Improvement Deterioration

Remedy Bane

Safety Danger

Action Inaction

Haste Leisure

Cunning Artlessness

Difficulty Facility

Hindrance Aid

Opposition Cooperation

Discord Concord

Attack Defense

Retaliation Resistance

Success Failure

Severity Mildness

Disobedience Obedience

Commission Annulment

Permission Prohibition

Offer Refusal

Acquisition Loss

Taking Restitution

Wealth Poverty

Credit Debt

Expenditure Receipt

Dearness Cheapness

Liberality Economy

Relief Aggravation

Cheerfulness Dejection

Rejoicing Lamentation

Beauty Ugliness

Hope Hopelessness

Courage Cowardice

Rashness Caution

Desire Dislike

Pride Humility

Insolence Servility

Friendship Enmity

Gratitude Ingratitude

Forgiveness Revenge

Respect Disrespect

Flattery Detraction

Probity Improbity

Innocence Guilt

 

There are some 70 classifications here, and there is considerable overlap and a number of classifications that don't really apply to our work. What if I came up with a set of 32 standard classifications, and the storybuilder could add another 32 custom classifications specific to her story? That would work. OK, let's take a stab at 32 standard classifications:

 

Romantic

Sexual

Dealmaking

Nice

Nasty

Unwise

Magnanimous

Criminal

Noble

Ignoble

Submissive

Assertive

Deceptive

Masculine

Feminine

Inquiry

Talk

Action

Conflict

Cooperation

Deferred

Immediate

One-Party

Two-party

Three-party

Involves Wealth

Expression of Feeling

Vigorous

Retaliatory

Sensational

 

That's only 30, but I think this establishes that it can be done.
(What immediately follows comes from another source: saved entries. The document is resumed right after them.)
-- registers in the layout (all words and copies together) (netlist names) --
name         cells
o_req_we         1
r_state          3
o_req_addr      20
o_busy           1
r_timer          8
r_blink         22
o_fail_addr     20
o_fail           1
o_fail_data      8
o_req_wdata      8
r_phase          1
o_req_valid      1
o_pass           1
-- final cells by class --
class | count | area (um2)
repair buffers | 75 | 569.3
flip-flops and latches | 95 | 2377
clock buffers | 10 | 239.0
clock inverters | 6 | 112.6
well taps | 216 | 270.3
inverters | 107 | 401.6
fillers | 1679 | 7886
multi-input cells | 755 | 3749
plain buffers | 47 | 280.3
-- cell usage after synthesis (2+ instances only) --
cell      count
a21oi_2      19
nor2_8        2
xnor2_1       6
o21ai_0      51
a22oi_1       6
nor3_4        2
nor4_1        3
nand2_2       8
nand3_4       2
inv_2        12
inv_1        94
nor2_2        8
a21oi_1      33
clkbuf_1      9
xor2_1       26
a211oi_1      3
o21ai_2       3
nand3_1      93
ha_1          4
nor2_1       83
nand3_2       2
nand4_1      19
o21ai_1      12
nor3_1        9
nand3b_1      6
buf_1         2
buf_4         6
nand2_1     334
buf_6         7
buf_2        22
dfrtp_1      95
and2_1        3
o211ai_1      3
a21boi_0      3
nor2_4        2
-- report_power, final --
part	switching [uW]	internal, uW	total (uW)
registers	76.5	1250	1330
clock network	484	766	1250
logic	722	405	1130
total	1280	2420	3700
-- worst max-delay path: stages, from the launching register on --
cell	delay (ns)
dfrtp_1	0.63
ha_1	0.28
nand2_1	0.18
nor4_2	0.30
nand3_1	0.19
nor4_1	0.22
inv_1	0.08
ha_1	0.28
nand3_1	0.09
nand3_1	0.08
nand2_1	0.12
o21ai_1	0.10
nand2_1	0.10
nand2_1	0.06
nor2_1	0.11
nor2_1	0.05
==> src/rtl/spi_slave_pkg.sv <==
// Shared types and widths for the SPI slave register bank.
package spi_slave_pkg;

  localparam int unsigned CMD_RD_BIT = 7;
  localparam int unsigned ADDR_W     = 7;
  localparam int unsigned DATA_W     = 8;

  typedef enum logic [1:0] {
    StIdle,
    StCmd,
    StData,
    StDone
  } spi_state_e;

endpackage

==> src/rtl/spi_sync_edge.sv <==
// Two-flop synchroniser with registered rise/fall pulses; ResetVal sets the idle level.
module spi_sync_edge #(
  parameter logic ResetVal = 1'b0
) (
  input  logic clk_i,
  input  logic rst_ni,
  input  logic d_i,
  output logic q_o,
  output logic rise_o,
  output logic fall_o
);

  logic [1:0] sync_q, sync_d;
  logic       prev_q, prev_d;
  logic       rise_q, rise_d;
  logic       fall_q, fall_d;

  always_comb begin
    sync_d = {sync_q[0], d_i};
    prev_d = sync_q[1];
    rise_d = sync_q[1] & ~prev_q;
    fall_d = ~sync_q[1] & prev_q;
  end

  always_ff @(posedge clk_i or negedge rst_ni) begin
    if (!rst_ni) begin
      sync_q <= {2{ResetVal}};
      prev_q <= ResetVal;
      rise_q <= 1'b0;
      fall_q <= 1'b0;
    end else begin
      sync_q <= sync_d;
      prev_q <= prev_d;
      rise_q <= rise_d;
      fall_q <= fall_d;
    end
  end

  assign q_o    = sync_q[1];
  assign rise_o = rise_q;
  assign fall_o = fall_q;

endmodule

==> src/rtl/spi_slave_regs.sv <==
// SPI mode-0 slave register bank, oversampled in the ACLK domain.
// Optional address auto-increment bursts: define SPI_SLAVE_AUTOINC_EN.
module spi_slave_regs
  import spi_slave_pkg::*;
#(
  parameter int unsigned       NUM_REGS  = 16,
  parameter logic [DATA_W-1:0] RESET_VAL = 8'h00
) (
  input  logic                       ACLK,
  input  logic                       ARESETn,
  input  logic                       SPI_SCK,
  input  logic                       SPI_CSn,
  input  logic                       SPI_MOSI,
  output logic                       SPI_MISO,
  output logic                       SPI_MISO_OE,
  output logic [DATA_W*NUM_REGS-1:0] regs_flat,
  output logic                       wr_strobe,
  output logic [ADDR_W-1:0]          wr_addr,
  output logic [DATA_W-1:0]          wr_data
);

`ifdef SPI_SLAVE_AUTOINC_EN
  localparam bit AutoInc = 1'b1;
`else
  localparam bit AutoInc = 1'b0;
`endif

  logic sck_s, sck_rise, sck_fall;
  logic csn_s, csn_rise, csn_fall;
  logic [1:0] mosi_sync_q;
  logic       mosi_s;

  spi_sync_edge #(.ResetVal(1'b0)) u_sck_sync (
    .clk_i  (ACLK),
    .rst_ni (ARESETn),
    .d_i    (SPI_SCK),
    .q_o    (sck_s),
    .rise_o (sck_rise),
    .fall_o (sck_fall)
  );

  spi_sync_edge #(.ResetVal(1'b1)) u_csn_sync (
    .clk_i  (ACLK),
    .rst_ni (ARESETn),
    .d_i    (SPI_CSn),
    .q_o    (csn_s),
    .rise_o (csn_rise),
    .fall_o (csn_fall)
  );

  always_ff @(posedge ACLK or negedge ARESETn) begin
    if (!ARESETn) mosi_sync_q <= 2'b00;
    else          mosi_sync_q <= {mosi_sync_q[0], SPI_MOSI};
  end
  assign mosi_s = mosi_sync_q[1];

  spi_state_e state_q, state_d;
  logic [2:0]        bit_cnt_q, bit_cnt_d;
  logic [DATA_W-1:0] shift_q, shift_d;
  logic [DATA_W-1:0] tx_q, tx_d;
  logic [ADDR_W-1:0] addr_q, addr_d;
  logic              rd_q, rd_d;
  logic [DATA_W-1:0] regs_q [NUM_REGS];
  logic [DATA_W-1:0] regs_d [NUM_REGS];
  logic              wr_strobe_q, wr_strobe_d;
  logic [ADDR_W-1:0] wr_addr_q, wr_addr_d;
  logic [DATA_W-1:0] wr_data_q, wr_data_d;

  // A pulse whose synchronised level has already reverted is treated as a glitch.
  logic              rise_ok, fall_ok, byte_end, cmd_end, data_end;
  logic [DATA_W-1:0] rx_byte;

  always_ff @(posedge ACLK or negedge ARESETn) begin
    if (!ARESETn) state_q <= StIdle;
    else          state_q <= state_d;
  end

  always_comb begin
    state_d = state_q;
    if (csn_rise) begin
      state_d = StIdle;
    end else if (csn_fall) begin
      state_d = StCmd;
    end else if (byte_end) begin
      case (state_q)
        StCmd:   state_d = StData;
        StData:  state_d = AutoInc ? StData : StDone;
        default: state_d = state_q;
      endcase
    end
  end

  always_comb begin
    rise_ok  = sck_rise & sck_s & (state_q != StIdle);
    fall_ok  = sck_fall & ~sck_s & (state_q != StIdle);
    rx_byte  = {shift_q[DATA_W-2:0], mosi_s};
    byte_end = rise_ok && (bit_cnt_q == 3'd7);
    cmd_end  = byte_end && (state_q == StCmd);
    data_end = byte_end && (state_q == StData);
  end

  logic [ADDR_W-1:0] tx_addr;
  logic [DATA_W-1:0] tx_val;
  logic              addr_hit;

  always_comb begin
    bit_cnt_d   = bit_cnt_q;
    shift_d     = shift_q;
    tx_d        = tx_q;
    addr_d      = addr_q;
    rd_d        = rd_q;
    regs_d      = regs_q;
    wr_strobe_d = 1'b0;
    wr_addr_d   = wr_addr_q;
    wr_data_d   = wr_data_q;

    tx_addr  = cmd_end ? rx_byte[ADDR_W-1:0] : addr_q + 7'd1;
    tx_val   = '0;
    addr_hit = 1'b0;
    for (int unsigned i = 0; i < NUM_REGS; i++) begin
      if (tx_addr == ADDR_W'(i)) tx_val = regs_q[i];
      if (addr_q == ADDR_W'(i))  addr_hit = 1'b1;
    end

    if (csn_fall || csn_rise) begin
      bit_cnt_d = '0;
      tx_d      = '0;
    end else begin
      if (rise_ok) begin
        bit_cnt_d = bit_cnt_q + 3'd1;
        shift_d   = rx_byte;
      end
      // The fall right after a byte boundary keeps bit 7 on MISO for the next rise.
      if (fall_ok && bit_cnt_q != 3'd0) tx_d = {tx_q[DATA_W-2:0], 1'b0};
      if (cmd_end) begin
        rd_d   = rx_byte[CMD_RD_BIT];
        addr_d = rx_byte[ADDR_W-1:0];
        tx_d   = rx_byte[CMD_RD_BIT] ? tx_val : '0;
      end
      if (data_end) begin
        if (!rd_q && addr_hit) begin
          for (int unsigned i = 0; i < NUM_REGS; i++) begin
            if (addr_q == ADDR_W'(i)) regs_d[i] = rx_byte;
          end
          wr_strobe_d = 1'b1;
          wr_addr_d   = addr_q;
          wr_data_d   = rx_byte;
        end
        if (AutoInc) begin
          addr_d = addr_q + 7'd1;
          tx_d   = rd_q ? tx_val : '0;
        end else begin
          tx_d = '0;
        end
      end
    end
  end

  always_ff @(posedge ACLK or negedge ARESETn) begin
    if (!ARESETn) begin
      bit_cnt_q   <= '0;
      shift_q     <= '0;
      tx_q        <= '0;
      addr_q      <= '0;
      rd_q        <= 1'b0;
      wr_strobe_q <= 1'b0;
      wr_addr_q   <= '0;
      wr_data_q   <= '0;
      for (int unsigned i = 0; i < NUM_REGS; i++) regs_q[i] <= RESET_VAL;
    end else begin
      bit_cnt_q   <= bit_cnt_d;
      shift_q     <= shift_d;
      tx_q        <= tx_d;
      addr_q      <= addr_d;
      rd_q        <= rd_d;
      wr_strobe_q <= wr_strobe_d;
      wr_addr_q   <= wr_addr_d;
      wr_data_q   <= wr_data_d;
      regs_q      <= regs_d;
    end
  end

  for (genvar g = 0; g < NUM_REGS; g++) begin : g_flat
    assign regs_flat[DATA_W*g +: DATA_W] = regs_q[g];
  end

  assign SPI_MISO    = tx_q[DATA_W-1];
  assign SPI_MISO_OE = ~csn_s;
  assign wr_strobe   = wr_strobe_q;
  assign wr_addr     = wr_addr_q;
  assign wr_data     = wr_data_q;

endmodule
--- src/rtl/rf_pkg.sv ---
// rf_pkg: default register-file sizing constants and PC index helper shared by register_file_pipe and rf_busy_scoreboard
package rf_pkg;
  localparam int DEF_DATA_W = 32;
  localparam int DEF_REG_CNT = 16;
  localparam int DEF_PC_INC = 4;
  function automatic int pc_idx(input int reg_cnt);
    return reg_cnt - 1;
  endfunction
endpackage

--- src/rtl/rf_busy_scoreboard.sv ---
// rf_busy_scoreboard: per-register busy bits; ports clk, rst_n (async low clear), set_i/set_sel_i (reserve, wins over clear), clr_i/clr_sel_i (clear), sel_a/b/d_i -> busy_a/b/d_o
module rf_busy_scoreboard
  import rf_pkg::*;
#(
  parameter int REG_CNT = DEF_REG_CNT,
  localparam int AW = $clog2(REG_CNT)
) (
  input  logic          clk,
  input  logic          rst_n,
  input  logic          set_i,
  input  logic [AW-1:0] set_sel_i,
  input  logic          clr_i,
  input  logic [AW-1:0] clr_sel_i,
  input  logic [AW-1:0] sel_a_i,
  input  logic [AW-1:0] sel_b_i,
  input  logic [AW-1:0] sel_d_i,
  output logic          busy_a_o,
  output logic          busy_b_o,
  output logic          busy_d_o
);
  logic [REG_CNT-1:0] busy_q, busy_d;
  always_comb begin
    busy_d = busy_q;
    if (clr_i) busy_d[clr_sel_i] = 1'b0;
    if (set_i) busy_d[set_sel_i] = 1'b1;
  end
  always_ff @(posedge clk or negedge rst_n)
    if (!rst_n) busy_q <= '0;
    else busy_q <= busy_d;
  assign busy_a_o = busy_q[sel_a_i];
  assign busy_b_o = busy_q[sel_b_i];
  assign busy_d_o = busy_q[sel_d_i];
endmodule

--- src/rtl/register_file_pipe.sv ---
// register_file_pipe: 3-read/1-write register file with PC at index REG_CNT-1 (PCLd/PCInc) and busy scoreboard; ports CLK, RST (async low), PW/C/RFLd write, PCin/PCLd/PCInc, SA/SB/SD -> PA/PB/PD, PCout, Rsv/RsvSel -> BusyA/B/D; macro RF_BYPASS_EN forwards PW to matching read ports
module register_file_pipe
  import rf_pkg::*;
#(
  parameter int DATA_W = DEF_DATA_W,
  parameter int REG_CNT = DEF_REG_CNT,
  parameter int PC_INC = DEF_PC_INC,
  localparam int AW = $clog2(REG_CNT)
) (
  input  logic              CLK,
  input  logic              RST,
  input  logic [DATA_W-1:0] PW,
  input  logic [AW-1:0]     C,
  input  logic              RFLd,
  input  logic [DATA_W-1:0] PCin,
  input  logic              PCLd,
  input  logic              PCInc,
  input  logic [AW-1:0]     SA,
  input  logic [AW-1:0]     SB,
  input  logic [AW-1:0]     SD,
  output logic [DATA_W-1:0] PA,
  output logic [DATA_W-1:0] PB,
  output logic [DATA_W-1:0] PD,
  output logic [DATA_W-1:0] PCout,
  input  logic              Rsv,
  input  logic [AW-1:0]     RsvSel,
  output logic              BusyA,
  output logic              BusyB,
  output logic              BusyD
);
  localparam int PC_IDX = pc_idx(REG_CNT);
  logic [DATA_W-1:0] regs_q [REG_CNT];
  logic [DATA_W-1:0] regs_d [REG_CNT];
  logic sb_a, sb_b, sb_d;
  always_comb begin
    regs_d = regs_q;
    regs_d[PC_IDX] = PCLd ? PCin : PCInc ? regs_q[PC_IDX] + DATA_W'(PC_INC) : regs_q[PC_IDX];
    if (RFLd) regs_d[C] = PW;
  end
  always_ff @(posedge CLK or negedge RST)
    if (!RST) regs_q <= '{default: '0};
    else regs_q <= regs_d;
  rf_busy_scoreboard #(.REG_CNT(REG_CNT)) u_sb (
    .clk(CLK), .rst_n(RST),
    .set_i(Rsv), .set_sel_i(RsvSel),
    .clr_i(RFLd), .clr_sel_i(C),
    .sel_a_i(SA), .sel_b_i(SB), .sel_d_i(SD),
    .busy_a_o(sb_a), .busy_b_o(sb_b), .busy_d_o(sb_d)
  );
`ifdef RF_BYPASS_EN
  logic hit_a, hit_b, hit_d;
  assign hit_a = RST && RFLd && C == SA;
  assign hit_b = RST && RFLd && C == SB;
  assign hit_d = RST && RFLd && C == SD;
  assign PA = hit_a ? PW : regs_q[SA];
  assign PB = hit_b ? PW : regs_q[SB];
  assign PD = hit_d ? PW : regs_q[SD];
  assign BusyA = sb_a && !hit_a;
  assign BusyB = sb_b && !hit_b;
  assign BusyD = sb_d && !hit_d;
`else
  assign PA = regs_q[SA];
  assign PB = regs_q[SB];
  assign PD = regs_q[SD];
  assign BusyA = sb_a;
  assign BusyB = sb_b;
  assign BusyD = sb_d;
`endif
  assign PCout = regs_q[PC_IDX];
endmodule

--- config.mk ---
export PLATFORM = sky130hd
export DESIGN_NAME = register_file_pipe
export DESIGN_NICKNAME = d
export VERILOG_FILES = /design/src/rtl/rf_pkg.sv /design/src/rtl/rf_busy_scoreboard.sv /design/src/rtl/register_file_pipe.sv
export SDC_FILE = /design/constraint.sdc
export NUM_CORES = 1
export LEC_CHECK = 0
export CORE_MARGIN = 3
export CORE_UTILIZATION = 25
export CTS_CLUSTER_DIAMETER = 120
export DETAILED_ROUTE_END_ITERATION = 8
export RECOVER_POWER = 50
export SLEW_MARGIN = 30
export SYNTH_ARGS = -nofsm -noshare
export SYNTH_HDL_FRONTEND = slang
export SYNTH_SLANG_ARGS = --single-unit
--- constraint.sdc ---
create_clock -name CLK -period 4 [get_ports CLK]
set_input_delay 0.6 -clock CLK [delete_from_list [all_inputs] [get_ports CLK]]
set_output_delay 0.6 -clock CLK [all_outputs]
set_load 0.01 [all_outputs]
==> impl_metrics.yaml, run 1 <==
outcome:
  status: "finished, violations left"
  violations: "capacitance limit, slew limit"
global_routing:
  grt_antenna_before_repair: 9
  grt-ovfl-total: 0
  track_usage_pct: 16.8
  grt_pass1_vias: 21800
  grt_max_degree: 85
  grt_pass1_wl_mm: 166
route:
  wl_per_cell_um: 28.7
  post-route-drc-count: 0
  viasPerCell: 5.34
  ant_nets: 0
  routed_wl_mm: 113
  drtIter0Drc: 1945
  vias: 21100
  dr.pass1.iters: 5
setup_path:
  rr_startpoint: "PCout[14]$_DFF_PN0_"
  path_cells: "buf_8, buf_12, buf_4, mux4_2, mux4_2, clkdlybuf4s50_1"
  crit_path_end: "PA[23]"
  critPathArrivalTime_ps: 2890
  path_class: "in -> out"
  slowest_delay_ps: 530
  crit_path_top_delay_cell: "mux4_2"
  crit_path_frequent_cell: "mux4_2"
  path_max_fanout: 25
  worstRegToRegCells: 5
  cp-startpoint: "SA[0]"
  startpoint_type: "primary input"
  reg2reg_to: "PCout[30]$_DFF_PN0_"
  worst_ep_required_time_ps: 3400
  end_kind: "output pin"
  reg2reg_slack_ps: 1290
cts:
  clock-sinks: 528
  cts_made_buffers: 67
  cts.path.max_buffers: 3
  ctsHoldBuffers: 0
  cts_tree: "yes"
  insertion_delay_ps: 620
  root_buffer: "clkbuf_16"
  post_cts_buffers: 0
  htreeDepth: 3
  cts_resized: 0
  clk_pin_slew_ps: 50
synthesis:
  synth_nets: 2102
  synthesis.area_mm2: 0.0324
  postSynthAreaPerCell_um2: 16.1
  seq_area_frac_synth_pct: 40.7
  netlist_instances: 2011
  synthDistinctLibCells: 46
  ys_ff_latch: 528
  ys_warn_count: 0
sta:
  skew_ps: 15.0
  fin_crit_ps: 3490
  slew_headroom_pct: -65.4
  rsz0062_at_grt: "no"
  fmaxAchievable_ghz: 0.286
  hold_violations: 0
  post-route-period-util_pct: 87.3
  worstMarginPinSlew_ps: 2480
  finalSetupTns_ps: 0
  setup_viol: 0
  drv_slew: 183
min_path:
  hp-class: "reg -> reg"
floorplan:
  rows: 131
  core_region_area_mm2: 0.128
  start_util_pct: 25.3
  die_area_mm2: 0.134
  fp.dieW_um: 366
  io_pins: 221
  dieHeight_um: 366
placed_design:
  dpl.hpwl_mm: 74.8
  portBuffers: 220
  place_congestion: 0.797
layout:
  final_cell_mix: "dfrtp_1 (528), mux4_2 (492), mux2_2 (325)"
  final_core_util_pct: 30.6
  drive_gt1_share_pct: 47.6
  finalNetCount: 2255
  final_common_cell: "dfrtp_1"
  syn2layout_area_growth_pct: 20.8
pwr:
  power-per-cell-area_mw_per_mm2: 501
  peakVddDrop_uv: 281
  leakagePower_uw: 0.0149
  fin_total_pwr_uw: 19600
job:
  cap_viol_max_count: 7
==> logic make-up after synthesis <==
kind of cell	after synthesis	share of synthesized area (%)
AOI/OAI and AO/OA	80	1.43
and+or+nand+nor	137	2.28
buffers and inverters	259	3.58
xor gates and xnor gates	27	0.729
DFF	528	40.7
adders and majority gates	1	0.0386
muxes	979	51.2
==> through the flow <==
step | worst slack, ps | cell area (um^2) | std cells | hold slack (ps)
floorplan | 1040 | 32400 | 2011 | 304
global placement | 469 | 37100 | 3824 | 497
detailed placement | 472 | 37100 | 3824 | 516
CTS | 472 | 39300 | 3941 | 21.7
global route | 402 | 39200 | 3942 | 546
finish | 508 | 39200 | 3946 | 528
==> cells in the mapped netlist (all sizes together) <==
| library cell | n | area [um^2] |
|---|---|---|
| nor2 | 27 | 101 |
| or3 | 7 | 43.8 |
| o21ai | 28 | 140 |
| and3 | 8 | 50.1 |
| inv | 12 | 45.0 |
| nand2b | 6 | 37.5 |
| xnor2 | 18 | 158 |
| and4 | 3 | 26.3 |
| nand3b | 3 | 22.5 |
| or2 | 1 | 6.26 |
| o22ai | 18 | 125 |
| mux4 | 495 | 11200 |
| mux2 | 480 | 5410 |
| nor3 | 17 | 90.1 |
| o31ai | 1 | 7.51 |
| nand4 | 8 | 56.3 |
| a21o | 1 | 7.51 |
| o32ai | 3 | 26.3 |
| and2 | 1 | 6.26 |
| a21oi | 26 | 130 |
| nor4 | 5 | 67.6 |
| nand2 | 31 | 116 |
| nand3 | 15 | 80.1 |
| dfrtp | 528 | 13200 |
| xor2 | 9 | 78.8 |
| a22o | 1 | 8.76 |
| a32o | 1 | 10.0 |
| o21a | 1 | 7.51 |
| buf | 103 | 574 |
| clkbuf | 144 | 541 |
| or4 | 2 | 15.0 |
| nor2b | 3 | 18.8 |
| mux2i | 4 | 40.0 |
| ha | 1 | 12.5 |
==> registers in the layout, indices dropped and copies added, names as in the netlist <==
name,cells
PCout,32
u_sb.busy_q,16
regs_q,480
==> worst min-delay path by stage <==
stage,start,end,slack [ps],cells after the start
finish,regs_q[454]$_DFFE_PN0P_,regs_q[454]$_DFFE_PN0P_,530,1
global route,regs_q[307]$_DFFE_PN0P_,regs_q[307]$_DFFE_PN0P_,550,1
CTS,RST,regs_q[507]$_DFFE_PN0P_,20,1
detailed placement,regs_q[296]$_DFFE_PN0P_,regs_q[296]$_DFFE_PN0P_,520,1
global placement,u_sb.busy_q[14]$_DFF_PN0_,u_sb.busy_q[14]$_DFF_PN0_,500,2
floorplan,RST,PCout[0]$_DFF_PN0_,300,0
==> layer usage <==
metal  GRT usage (%)  vias up  wire, um
met1            22.5    11600     47200
met4            4.89        6      3270
met5               0        -        38
met3            4.26      182      8920
met2            26.9      902     53800
li1                -     8429         -
==> cell type report <==
cell class	instances	area (um^2)
clock inverters	24	253
repair buffers	331	3400
fillers	12800	89000
inverters	12	45.0
clock buffers	93	1970
flip-flops and latches	528	13200
well taps	1729	2160
diodes	5	12.5
multi-input cells	1224	18100
==> power by group <==
part | internal, uW | switching (uW)
clock network | 3750 | 2440
logic | 3620 | 2030
registers | 6550 | 1240
==> critical path: cells and delay by family <==
family / cells / cell delay (ps)
muxes: 2 / 1050
buffers and inverters: 4 / 1180
No activity file was read; power rests on OpenSTA's default activity.
==> inputs of run 2 (changes only) <==
--- a/constraint.sdc
+++ b/constraint.sdc
@@ -3,2 +3,2 @@
 set_output_delay 0.6 -clock CLK [all_outputs]
-set_load 0.01 [all_outputs]
+set_load 0.005 [all_outputs]
==> impl_metrics.yaml, run 2 (synthesized netlist as in run 1, its figures left out) <==
placed_design:
  place_inst: 3821
  portBuffers: 220
  dpl.hpwl_mm: 73.0
  place_congestion: 0.785
  post-place-ws_ps: 529
route:
  vias: 21200
  wl_per_cell_um: 28.6
  routed_wl_mm: 113
  dr.pass1.iters: 5
  viasPerCell: 5.38
  ant_nets: 0
  drtIter0Drc: 2041
  post-route-drc-count: 0
layout:
  final_cells: 3949
  drive_gt1_share_pct: 47.7
  regMostFlops: "regs_q"
  final_common_cell: "dfrtp_1"
  largest_reg_flops: 480
  syn2layout_area_growth_pct: 21.2
  finalNetCount: 2255
  final_cell_mix: "dfrtp_1 (528), mux4_2 (492), mux2_2 (325)"
global_routing:
  grt_max_degree: 109
  grt_antenna_before_repair: 8
  track_usage_pct: 16.7
  grt_pass1_vias: 21700
  grt-ovfl-total: 0
  grt_pass1_wl_mm: 164
floorplan:
  start_util_pct: 25.3
  rows: 131
  dieHeight_um: 366
  core_region_area_mm2: 0.128
  die_area_mm2: 0.134
  fp.dieW_um: 366
  io_pins: 221
sta:
  fin_crit_ps: 3420
  post-route-period-util_pct: 85.5
  hold_violations: 0
  finalSetupTns_ps: 0
  whs_ps: 527
  rsz0062_at_grt: "no"
  skew_ps: 24.1
  worstMarginPinSlew_ps: 2250
  setup_viol: 0
  fmaxAchievable_ghz: 0.292
  drv_slew: 122
  timing.final.ws_setup_ps: 580
  slew_headroom_pct: -49.8
cts:
  htreeDepth: 3
  cts_made_buffers: 69
  cts.path.max_buffers: 3
  clock-sinks: 528
  post_cts_buffers: 0
  root_buffer: "clkbuf_16"
  insertion_delay_ps: 630
  clk_pin_slew_ps: 50
  cts_tree: "yes"
setup_path:
  startpoint_type: "primary input"
  worstRegToRegCells: 5
  rr_startpoint: "PCout[9]$_DFF_PN0_"
  end_kind: "output pin"
  path_class: "in -> out"
  path_max_fanout: 30
  reg2reg_slack_ps: 1300
  critPathArrivalTime_ps: 2820
  reg2reg_to: "PCout[29]$_DFF_PN0_"
  worst_ep_required_time_ps: 3400
outcome:
  status: "finished, violations left"
  violations: "capacitance limit, slew limit"
pwr:
  fin_total_pwr_uw: 19700
  power-per-cell-area_mw_per_mm2: 502
  leakagePower_uw: 0.0150
  peakVddDrop_uv: 249
min_path:
  min_from: "regs_q[291]$_DFFE_PN0P_"
  hp-class: "reg -> reg"
  hold_depth: 1
  holdPathEnd: "regs_q[291]$_DFFE_PN0P_"
job:
  cap_viol_max_count: 5
==> run 2: cell count changes in the layout (fill, tap and decap cells not counted), moves of 2 or more <==
cell,change
clkbuf_2,+2
inv_6,+2
clkinv_2,-5
buf_4,-4
clkbuf_8,+4
diode_2,-2
==> run 2: worst max-delay path: stages <==
cell and delay, ps:
buf_8 270, buf_12 310, mux4_2 540, mux4_2 550, clkdlybuf4s50_1 490
==> run 2: final cells by class <==
| type | count | area, um^2 |
|---|---|---|
| Timing Repair Buffer | 329 | 3400 |
| Tap cell | 1729 | 2160 |
| Inverter | 12 | 45.0 |
| Fill cell | 12700 | 88900 |
| Sequential cell | 528 | 13200 |
| Multi-Input combinational cell | 1224 | 18100 |
| Clock inverter | 24 | 278 |
| Clock buffer | 100 | 2060 |
| Antenna cell | 3 | 7.51 |
==> run 2: per-stage QoR <==
stage	util [%]	cell area (um^2)
after floorplan	-	32400
after CTS	30.7	39400
final	30.7	39300
after global routing	30.7	39300
after global placement	28.9	37000
after detailed placement	28.9	37000
==> run 2: layer usage <==
layer | global-route usage (%) | vias to the layer above | part of all wire [%]
met1 | 23.1 | 11700 | 43
met3 | 4.38 | 182 | 8.2
met4 | 4.98 | 4 | 2.9
li1 | - | 8441 | -
met2 | 25.8 | 917 | 46
met5 | 0 | - | 0.024
==> run 2: where the power goes <==
part	leakage [uW]	switching [uW]	internal, uW
sequential	0.00645	1210	6550
combinational	0.00735	1900	3610
clock	0.00116	2540	3900
total	0.0150	5650	14100
==> run 2: timing repair <==
| item | CTS | global route |
|---|---|---|
| hold buffers | 1 | 0 |
| hold endpoints to repair | 26 | 0 |
| gates resized for setup | 0 | 0 |
==> run 2: worst max path at each step <==
stage	startpoint	end	slack [ps]	cells after the start
final	SB[0]	PB[22]	580	5
after global routing	RST	regs_q[117]$_DFFE_PN0P_	370	4
after floorplan	SD[0]	PD[10]	1070	4
after global placement	SA[0]	PA[21]	540	5
after detailed placement	SA[0]	PA[21]	530	5
after CTS	SA[0]	PA[21]	520	5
OK, now let's consider how these classifications might be handled with abstract graphics:

 

Romantic Hearts and flowers border

Sexual throbbing

Dealmaking bilateral symmetry of image

Nice bright clean colors

Nasty ugly colors

Unwise darkness

Magnanimous wide field of view

Criminal low point of view

Noble high point of view

Ignoble low point of view

Submissive downward looking

Assertive strong bold lines

Deceptive inversion

Masculine lines

Feminine circles

Inquiry

Talk light, fluffy imagery

Action heavy, solid imagery

Conflict collision

Cooperation parallelism

Deferred distance

Immediate proximity

One-Party one face

Two-party two faces

Three-party three faces

Involves Wealth

Expression of Feeling texture

Vigorous thrusting

Retaliatory cyclicity

Sensational explosion

 

OK, now let's come at this problem from a completely different direction: what's our palette? What visual tools do we have available to utilize?

 

background color

background texture

foreground texture

foreground color

background texture animation

image frame

dissolves

image motion

image shimmer

image solidity

line width

speed of animation

 

 

By themselves, these things don't do anything for me. But what if we also had a repertoire of basic images, symbols, or animations that could go into this? Just as a rapid sequence of high notes suggests something small and rapid, and the reverberation of a gong suggests exotic power, can we not find a set of visual elements that suggest meaning?

 

Is this not really a matter of finding hieroglyphics? Or are they too schematic already?

 

Tuesday, March 19th

 

Last night I re-read Scott McCloud's Understanding Comics. It triggered many useful thoughts. First and most fundamental, do I want to use full animation or "static animation" with still primary images. Full animation is obvious, but it suffers from the dual defect that 1) it demands the total attention of the player (dontcha dare miss anything, y'hear?) and 2) it lasts for only a few seconds, leaving a dead image while the player contemplates his next move. For both of these reasons, I am unenthusiastic about this option, however expected it might be. The second option uses a set of static primary images in the style of a comic strip, with the animation confined to the short period cyclic animation of the background or some other secondary feature of the image. This solves both of the previous problems, but raises new problems with screen space. How will I fit this into the screen? I could use a schematic style, with each verb represented by a static image or two, nestled between facial images of the subject and the direct object. I could even use an explicitly comic/hieroglyphic approach, with a vertical sequence of events, each row containing a single event in subject/verb/direct object sequence, but this strikes me as overly schematic in style. It's probably best to communicate a single event on each screen, separating the events by time rather than screen space.

 

Here's what I keep coming back to: a dissolving collage of three basic images:

 

1. The facial image of the subject, animated with emotional expression

2. One or two images representing the verb (NOT depicting the action!)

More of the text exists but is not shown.